— Description of the task —
Look through the records below for the line holding "assign mem2wb_hit = fwd_ok". Write it out exactly, with each following line through the line holding "end else if (ex2mem_hit) begin".

Source records
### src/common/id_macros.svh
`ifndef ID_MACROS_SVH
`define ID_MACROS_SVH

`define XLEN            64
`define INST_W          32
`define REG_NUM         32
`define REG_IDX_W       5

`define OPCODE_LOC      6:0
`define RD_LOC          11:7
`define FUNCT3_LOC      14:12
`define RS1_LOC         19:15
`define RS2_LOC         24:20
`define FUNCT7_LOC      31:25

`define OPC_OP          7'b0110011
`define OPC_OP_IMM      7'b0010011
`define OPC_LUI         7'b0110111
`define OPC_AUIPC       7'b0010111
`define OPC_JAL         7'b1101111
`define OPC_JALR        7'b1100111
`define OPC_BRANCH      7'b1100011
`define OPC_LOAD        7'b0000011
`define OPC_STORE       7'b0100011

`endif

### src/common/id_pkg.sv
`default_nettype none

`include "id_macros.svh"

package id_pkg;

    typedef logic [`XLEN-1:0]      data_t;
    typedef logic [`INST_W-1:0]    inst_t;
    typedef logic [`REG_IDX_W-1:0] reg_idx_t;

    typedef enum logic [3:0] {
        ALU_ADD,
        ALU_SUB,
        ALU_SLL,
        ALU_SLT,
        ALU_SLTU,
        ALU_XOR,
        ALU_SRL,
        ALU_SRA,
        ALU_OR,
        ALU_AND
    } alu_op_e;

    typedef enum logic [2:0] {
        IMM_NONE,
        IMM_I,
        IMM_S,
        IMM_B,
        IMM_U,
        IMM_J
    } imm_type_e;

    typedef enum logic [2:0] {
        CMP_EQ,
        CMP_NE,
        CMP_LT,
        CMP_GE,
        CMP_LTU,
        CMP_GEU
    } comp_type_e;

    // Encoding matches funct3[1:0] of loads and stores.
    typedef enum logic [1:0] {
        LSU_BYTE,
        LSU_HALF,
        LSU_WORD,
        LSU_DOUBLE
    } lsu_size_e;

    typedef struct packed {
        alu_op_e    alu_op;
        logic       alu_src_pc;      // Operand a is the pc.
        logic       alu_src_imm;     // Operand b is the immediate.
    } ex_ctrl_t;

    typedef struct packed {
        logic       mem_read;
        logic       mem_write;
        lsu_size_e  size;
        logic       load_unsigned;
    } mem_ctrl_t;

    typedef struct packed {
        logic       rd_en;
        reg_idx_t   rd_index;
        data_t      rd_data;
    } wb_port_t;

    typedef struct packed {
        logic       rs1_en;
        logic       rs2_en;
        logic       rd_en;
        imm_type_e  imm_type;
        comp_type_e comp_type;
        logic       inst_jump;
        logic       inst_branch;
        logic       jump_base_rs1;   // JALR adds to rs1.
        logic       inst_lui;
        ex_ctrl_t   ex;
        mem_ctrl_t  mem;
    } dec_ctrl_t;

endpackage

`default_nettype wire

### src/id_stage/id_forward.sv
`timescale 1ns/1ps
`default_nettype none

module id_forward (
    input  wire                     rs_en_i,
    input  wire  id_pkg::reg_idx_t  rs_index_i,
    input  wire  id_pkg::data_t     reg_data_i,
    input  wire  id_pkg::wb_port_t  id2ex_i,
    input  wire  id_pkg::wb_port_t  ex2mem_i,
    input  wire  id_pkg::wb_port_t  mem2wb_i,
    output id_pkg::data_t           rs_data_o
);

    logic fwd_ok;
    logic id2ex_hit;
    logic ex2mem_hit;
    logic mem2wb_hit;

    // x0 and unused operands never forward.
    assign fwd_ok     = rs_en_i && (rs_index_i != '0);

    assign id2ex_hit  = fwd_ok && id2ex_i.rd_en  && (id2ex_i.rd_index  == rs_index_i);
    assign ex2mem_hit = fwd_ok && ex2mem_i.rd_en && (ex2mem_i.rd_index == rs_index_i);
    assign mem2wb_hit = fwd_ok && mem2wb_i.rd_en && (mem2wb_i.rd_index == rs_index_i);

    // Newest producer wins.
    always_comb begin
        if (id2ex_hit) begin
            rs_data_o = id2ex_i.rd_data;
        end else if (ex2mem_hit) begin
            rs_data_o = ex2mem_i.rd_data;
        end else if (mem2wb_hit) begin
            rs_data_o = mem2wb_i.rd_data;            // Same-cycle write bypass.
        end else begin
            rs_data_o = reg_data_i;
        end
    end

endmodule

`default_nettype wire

— Reply —
    assign mem2wb_hit = fwd_ok && mem2wb_i.rd_en && (mem2wb_i.rd_index == rs_index_i);

    // Newest producer wins.
    always_comb begin
        if (id2ex_hit) begin
            rs_data_o = id2ex_i.rd_data;
        end else if (ex2mem_hit) begin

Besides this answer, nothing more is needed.